One of the cool things about being in academia and research is how every now and then you discover how your approaches to new ideas and topics resonate with those of other researchers in the field. This post was inspired by the recent webinar series hosted by the Raspberry Pi Foundation on AI and Machine Learning (AI/ML) in school education. Our approaches to introducing children to AI/ML indeed resonate with those shared by Schulte, Tedre, and others in the RPF seminar series.
Context: This past summer, we embarked on an effort funded by the SaTC-Edu program of the National Science Foundation as part of a new series of projects that explore cybersecurity education in the age of AI. In our project, we are exploring and innovating on how we can teach AI and Machine Learning (ML) to 13-15 year olds through situations/issues set in the context of cybersecurity in ways that "lift the hood" on how ML models are designed, how they they work, and the impact of human decisions in this process.
The goal of our exploratory research is to innovate on learning design and pedagogy to bring together AI and cybersecurity topics, and integrate them in systematic and cogent ways that are accessible to early teen learners.
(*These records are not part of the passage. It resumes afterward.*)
<file path="src/rtl/unpack_pkg.sv">
// Shared types and helpers for the unpacker packet scheduler and its arbiter.
package unpack_pkg;

  typedef enum logic [1:0] {
    StIdle = 2'b00,
    StHdr  = 2'b01,
    StData = 2'b10,
    StDone = 2'b11
  } state_e;

  // Length field sits at the bottom of the header beat.
  localparam int unsigned LenLsb  = 0;
  localparam int unsigned DefLenW = 16;

  localparam int unsigned MaxReq = 8;

  // First set bit of req strictly after ptr, circularly over n requesters.
  function automatic int unsigned rr_pick(logic [MaxReq-1:0] req, int unsigned ptr,
                                          int unsigned n);
    int unsigned idx;
    int unsigned pick;
    logic        found;
    pick  = ptr;
    found = 1'b0;
    for (int unsigned k = 1; k <= MaxReq; k++) begin
      idx = (ptr + k) % n;
      if (k <= n && !found && ((req >> idx) & MaxReq'(1)) != '0) begin
        pick  = idx;
        found = 1'b1;
      end
    end
    return pick;
  endfunction

endpackage

</file>
<file path="src/rtl/rr_arbiter.sv">
// Round-robin picker with a pointer register; the pointer moves only on an update strobe.
module rr_arbiter import unpack_pkg::*; #(
  parameter int unsigned NUM_REQ = 2
) (
  input  logic                       clk,
  input  logic                       rst,
  input  logic [NUM_REQ-1:0]         req,
  input  logic                       update,
  input  logic [$clog2(NUM_REQ)-1:0] update_idx,
  output logic [$clog2(NUM_REQ)-1:0] pick,
  output logic                       any
);

  localparam int unsigned IdW = $clog2(NUM_REQ);

  logic [IdW-1:0] ptr_q;

  // Reset to the last index so that source 0 wins the first arbitration.
  always_ff @(posedge clk) begin
    if (rst) begin
      ptr_q <= IdW'(NUM_REQ - 1);
    end else if (update) begin
      ptr_q <= update_idx;
    end
  end

  assign any  = |req;
  assign pick = IdW'(rr_pick(MaxReq'(req), 32'(ptr_q), NUM_REQ));

endmodule

</file>
<file path="src/rtl/unpack_sched.sv">
// Packet-granular round-robin scheduler feeding one unpacker from NUM_REQ frame sources.
module unpack_sched import unpack_pkg::*; #(
  parameter int unsigned NUM_REQ   = 2,
  parameter int unsigned DATAWIDTH = 512,
  parameter int unsigned LEN_W     = 16
) (
  input  logic                           clk,
  input  logic                           rst,
  input  logic [NUM_REQ*DATAWIDTH-1:0]   req_data,
  input  logic [NUM_REQ-1:0]             req_valid,
  output logic [NUM_REQ-1:0]             req_ready,
  output logic [DATAWIDTH-1:0]           out_data,
  output logic                           out_valid,
  output logic                           out_inst,
  output logic                           out_last,
  input  logic                           out_ready,
  output logic [$clog2(NUM_REQ)-1:0]     grant_id,
  output logic                           busy,
  output logic                           pkt_done
);

  localparam int unsigned IdW = $clog2(NUM_REQ);

  state_e               state_q, state_d;
  logic [IdW-1:0]       grant_q, grant_d;
  logic [LEN_W-1:0]     cnt_q, cnt_d;
  logic [DATAWIDTH-1:0] sel_data;
  logic                 sel_valid;
  logic [LEN_W-1:0]     hdr_len;
  logic [IdW-1:0]       arb_pick;
  logic                 arb_any;
  logic                 arb_update;

  rr_arbiter #(
    .NUM_REQ (NUM_REQ)
  ) u_arb (
    .clk        (clk),
    .rst        (rst),
    .req        (req_valid),
    .update     (arb_update),
    .update_idx (grant_q),
    .pick       (arb_pick),
    .any        (arb_any)
  );

  assign sel_data  = req_data[32'(grant_q) * DATAWIDTH +: DATAWIDTH];
  assign sel_valid = req_valid[grant_q];
  assign hdr_len   = sel_data[LenLsb +: LEN_W];
  assign grant_id  = rst ? '0 : grant_q;

  always_comb begin
    state_d    = state_q;
    grant_d    = grant_q;
    cnt_d      = cnt_q;
    req_ready  = '0;
    out_data   = '0;
    out_valid  = 1'b0;
    out_inst   = 1'b0;
    out_last   = 1'b0;
    busy       = 1'b0;
    pkt_done   = 1'b0;
    arb_update = 1'b0;

    unique case (state_q)
      StIdle: begin
        if (arb_any) begin
          grant_d = arb_pick;
          state_d = StHdr;
        end
      end
      StHdr: begin
        busy               = 1'b1;
        out_inst           = 1'b1;
        out_last           = (hdr_len == '0);
        out_valid          = sel_valid;
        out_data           = sel_data;
        req_ready[grant_q] = out_ready;
        if (sel_valid && out_ready) begin
          cnt_d   = hdr_len;
          state_d = (hdr_len == '0) ? StDone : StData;
        end
      end
      StData: begin
        busy               = 1'b1;
        out_last           = (cnt_q == LEN_W'(1));
        out_valid          = sel_valid;
        out_data           = sel_data;
        req_ready[grant_q] = out_ready;
        if (sel_valid && out_ready) begin
          cnt_d = cnt_q - LEN_W'(1);
          if (cnt_q == LEN_W'(1)) begin
            state_d = StDone;
          end
        end
      end
      StDone: begin
        pkt_done   = 1'b1;
        arb_update = 1'b1;
        state_d    = StIdle;
      end
      default: state_d = StIdle;
    endcase

    // Reset is synchronous, so the outputs must be forced quiet for the whole reset cycle.
    if (rst) begin
      req_ready  = '0;
      out_data   = '0;
      out_valid  = 1'b0;
      out_inst   = 1'b0;
      out_last   = 1'b0;
      busy       = 1'b0;
      pkt_done   = 1'b0;
      arb_update = 1'b0;
    end
  end

  always_ff @(posedge clk) begin
    if (rst) begin
      state_q <= StIdle;
      grant_q <= '0;
      cnt_q   <= '0;
    end else begin
      state_q <= state_d;
      grant_q <= grant_d;
      cnt_q   <= cnt_d;
    end
  end

endmodule

</file>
We hope to push the boundaries of AI education in K-12 through developing code examples, abstractions, and coding experiences that help make fundamental ML concepts accessible without requiring mastery of the underlying (often complex) mathematical concepts. Instead of simply playing with AI models, we want early teen learners to really get a sense for the sauce in the ML models and be able to examine the underlying algorithms in order to build deeper understandings and intuitions of how AI/ML works. It is in these ways that we believe our curriculum goes beyond several current AI learning experiences where students play with pre-built models using Google or other platforms, or simply use a library/API that trains a classifier. Useful though such experiences are, they don’t necessarily demystify the process of exactly how the machine "learned" how to classify an image or bot or (anomalous) occurrence.
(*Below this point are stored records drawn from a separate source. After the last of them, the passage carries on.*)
<file path="config.mk">
export PLATFORM = sky130hd
export DESIGN_NAME = reset_timer_core
export DESIGN_NICKNAME = d
export VERILOG_FILES = /design/src/rtl/reset_timer_core.sv
export SDC_FILE = /design/constraint.sdc
export NUM_CORES = 1
export LEC_CHECK = 0
export ABC_AREA = 0
export BUFFER_PORTS_ARGS = -buffer_cell sky130_fd_sc_hd__buf_2
export CAP_MARGIN = 30
export CORE_AREA = 4 4 41 43
export CTS_BUF_LIST = sky130_fd_sc_hd__clkbuf_2
export DETAILED_ROUTE_END_ITERATION = 16
export DIE_AREA = 0 0 45 47
export GPL_TIMING_DRIVEN = 0
export PLACE_DENSITY = 0.6
export SKIP_LAST_GASP = 1
export SLEW_MARGIN = 20
export SYNTH_ARGS = -nofsm -noshare
export SYNTH_HDL_FRONTEND = slang
export SYNTH_SLANG_ARGS = --single-unit
</file>
<file path="constraint.sdc">
create_clock -name clk -period 5.3 [get_ports clk]
set_clock_uncertainty 0.2 [all_clocks]
set_input_delay 0.53 -clock clk [delete_from_list [all_inputs] [get_ports clk]]
set_output_delay 0.53 -clock clk [all_outputs]
set_load 0.05 [all_outputs]
</file>
<file path="src/rtl/reset_timer_core.sv">
// Power-up / post-reset pulse generator: holds reset_out high for LOAD clk edges
// after rst releases, exposing the down-counter for debug.
module reset_timer_core #(
    parameter int unsigned CLOCK_HZ = 48000000,
    parameter int unsigned TIME_NS  = 255
) (
    input  logic       clk,
    input  logic       rst,
    output logic       reset_out,
    output logic [7:0] counter_out,
    output logic       counter_non_zero
);

    // Round up so the pulse is never shorter than TIME_NS.
    localparam logic [63:0] LOAD_RAW =
        (64'(CLOCK_HZ) * 64'(TIME_NS) + 64'd999_999_999) / 64'd1_000_000_000;
    localparam logic [7:0]  LOAD     =
        (LOAD_RAW > 64'd255) ? 8'd255 : LOAD_RAW[7:0];

    // Init value gives the pulse at configuration time without any rst edge.
    logic [7:0] r_counter = LOAD;
    logic       w_non_zero;

    assign w_non_zero = (r_counter != 8'd0);

    always_ff @(posedge clk or posedge rst) begin
        if (rst) begin
            r_counter <= LOAD;
        end else if (w_non_zero) begin
            r_counter <= r_counter - 8'd1;
        end
    end

    assign counter_out      = r_counter;
    assign counter_non_zero = w_non_zero;
    assign reset_out        = rst | w_non_zero;

endmodule

</file>
==> results.cfg <==
[status]
status = complete, no violations

[layout]
drive_above_1_share = 0.446
syn2layout_area_growth_pct = 21.9
largest_reg_flops = 8
final_common_cell = buf_2
fillerInstances = 143
layout_common_cells = buf_2 (11), nor2_1 (7), dfrtp_1 (5)
fin_nets = 61
diodes = 0

[drt]
routed_wirelength_um = 767
first_pass_iters = 4
via_count = 325
ant_nets = 0
wire_per_inst_um = 10.8
drt-initial-drc-count = 10
viasPerCell = 4.58
drc = 0

[synth]
ys_warn_count = 0
ys_seq_elements = 8
ys_seq_area_frac = 0.475
synthesis.nets = 45
avgSynthCellArea_um2 = 10.5
synth.distinct_cells = 18
netlist_area_um2 = 429
syn_inst = 41

[cts]
clockBufferDepth = 2
numCtsBuffers = 3
clkLatencyLatePin_ps = 250
cts_setup_buffers = 0
cts_max_level = 1
cts_sinks = 8
holdBufCountCts = 0
cts_repair_resize_count = 0
cts_tree = built
path_clk_slew_ps = 90
cts_root_buf = clkbuf_2

[worst_setup_path]
path_class = flip-flop to output pin
cp_cell_sequence = inv_1, ha_1, nor3b_2, and2_1, buf_6, nand2_1, buf_2
cp-start-kind = flip-flop
worst_path_max_delay_cell = dfstp_2
cp_top_family = flip-flops
cp.arrival_ps = 1830
rrSetupSlack_ps = 3530
regToRegEndpoint = counter_out[1]
end_kind = output pin
crit_fanout = 6
crit_required_ps = 4570
max_stage_delay_ps = 560
reg2reg_depth = 7
reg2reg_from = counter_out[0]
path_buf_inv = 3

[floorplan]
core_mm2 = 0.00130
initial_utilization = 0.330
chipWidth_um = 45
io_pins = 12
die_area_mm2 = 0.00212
core.rowCount = 13
dieHeight_um = 47

[run]
maxCapViolations = 0

[sta]
setup_violations = 0
rsz0062_at_grt = no
tns_ps = 0
fin_crit_sh = 0.483
hold_viol_final = 0
worst_pin_slew_ps = 477
fmax_ghz = 0.390
fin_crit_ps = 2560
slew_headroom = 0.680
finalMaxSlewViolations = 0
hold_slack_ps = 8.82

[power_and_ir_drop]
p_per_area_mw_per_mm2 = 206
p_leak_nw = 0.288
power.total_mw = 0.108
vdd_ir_drop_max_v = 0.0000711

[min_path]
hp-class = input port to asynchronous set/reset pin

[grt]
grt_use_total = 0.0935
grt_pass1_vias = 326
grt_first_pass_wirelength_um = 1350
antenna_found_initial = 0
grt_overflow = 0
grt_max_degree = 10

[placement]
hpwl_um = 583
gp_congestion = 0.707
io_buffers = 11
## per-layer routing
layer,routed length [µm],part of all wire,GRT usage,up-vias
met5,0,0,0,-
met4,21,0.027,0.0702,0
met3,66,0.086,0.0383,3
met2,378,0.49,0.144,12
met1,301,0.39,0.103,148
li1,-,-,-,162
## cell families (layout without fill, tap and decap cells)
| logic type | after synthesis | in the layout | share of synthesized area |
|---|---|---|---|
| AO/OA/AOI/OAI | 3 | 3 | 0.0437 |
| flip-flops | 8 | 8 | 0.475 |
| XOR/XNOR | 4 | 4 | 0.0816 |
| adder cells (fa/ha/maj) | 2 | 2 | 0.0583 |
| buffers and inverters | 6 | 21 | 0.0758 |
| multiplexers | 3 | 3 | 0.0758 |
| AND/OR/NAND/NOR | 15 | 15 | 0.190 |
## power by group
group | leakage, nW | internal [mW] | switching, mW
registers | 0.101 | 0.0611 | 0
logic | 0.171 | 0.000629 | 0.00290
clock network | 0.0166 | 0.0200 | 0.0231
## cell usage after synthesis
| master | number | area [µm²] |
|---|---|---|
| xnor2_1 | 4 | 35.0 |
| mux2i_1 | 1 | 10.0 |
| nor3_1 | 1 | 5.00 |
| nor4_2 | 1 | 12.5 |
| dfrtp_1 | 5 | 125 |
| nor2_1 | 7 | 26.3 |
| a31o_2 | 1 | 8.76 |
| nand2_1 | 3 | 11.3 |
| inv_1 | 4 | 15.0 |
| and2_1 | 1 | 6.26 |
| ha_1 | 2 | 25.0 |
| mux2_2 | 2 | 22.5 |
| a21oi_1 | 2 | 10.0 |
| nor3b_1 | 1 | 7.51 |
| nor3b_2 | 1 | 12.5 |
| inv_4 | 1 | 6.26 |
| dfstp_2 | 3 | 78.8 |
| buf_6 | 1 | 11.3 |
## cell type report
class                      count  area (µm²)  share of cell area
tap                           15        18.8              0.0359
inverter                       5        21.3              0.0407
clock buffer                   4        20.0              0.0383
sequential                     8         204               0.390
multi-input combinational     27         193               0.368
buffer                         1        11.3              0.0215
timing repair buffer          11        55.1               0.105
## how the worst max path moves through the flow
stage,startpoint,endpoint,depth (start not counted)
5_1_grt,counter_out[0],reset_out,7
3_5_place_dp,counter_out[0],reset_out,7
3_3_place_gp,counter_out[0],reset_out,7
2_1_floorplan,counter_out[0],reset_out,6
6_report,counter_out[0],reset_out,7
4_1_cts,counter_out[0],reset_out,7
## per-stage QoR
step                      instance area, µm²  utilization  setup WS, ps  std cells
after floorplan                          429            -          2770         41
after global placement                   503        0.387          3000         67
after detailed placement                 503        0.387          2990         67
after CTS                                523        0.402          2710         71
after global routing                     523        0.402          2630         71
final                                    523        0.402          2740         71
No activity file was read; power rests on OpenSTA's default activity.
Here, we share key ideas and intuitions that we believe are foundational to AI/ML learning. In our curricular design, these ideas are a throughline in the progression of activities designed to expose students to a variety of techniques such as rule-based AI, decision trees, classification, case-based reasoning, and generative adversarial neural networks. Students build these intuitions through examples set in the context of cybersecurity issues such as DDoS attacks (detection and prevention), Twitter bots, cyberbullying, credit card fraud, anomaly detection, and deepfakes.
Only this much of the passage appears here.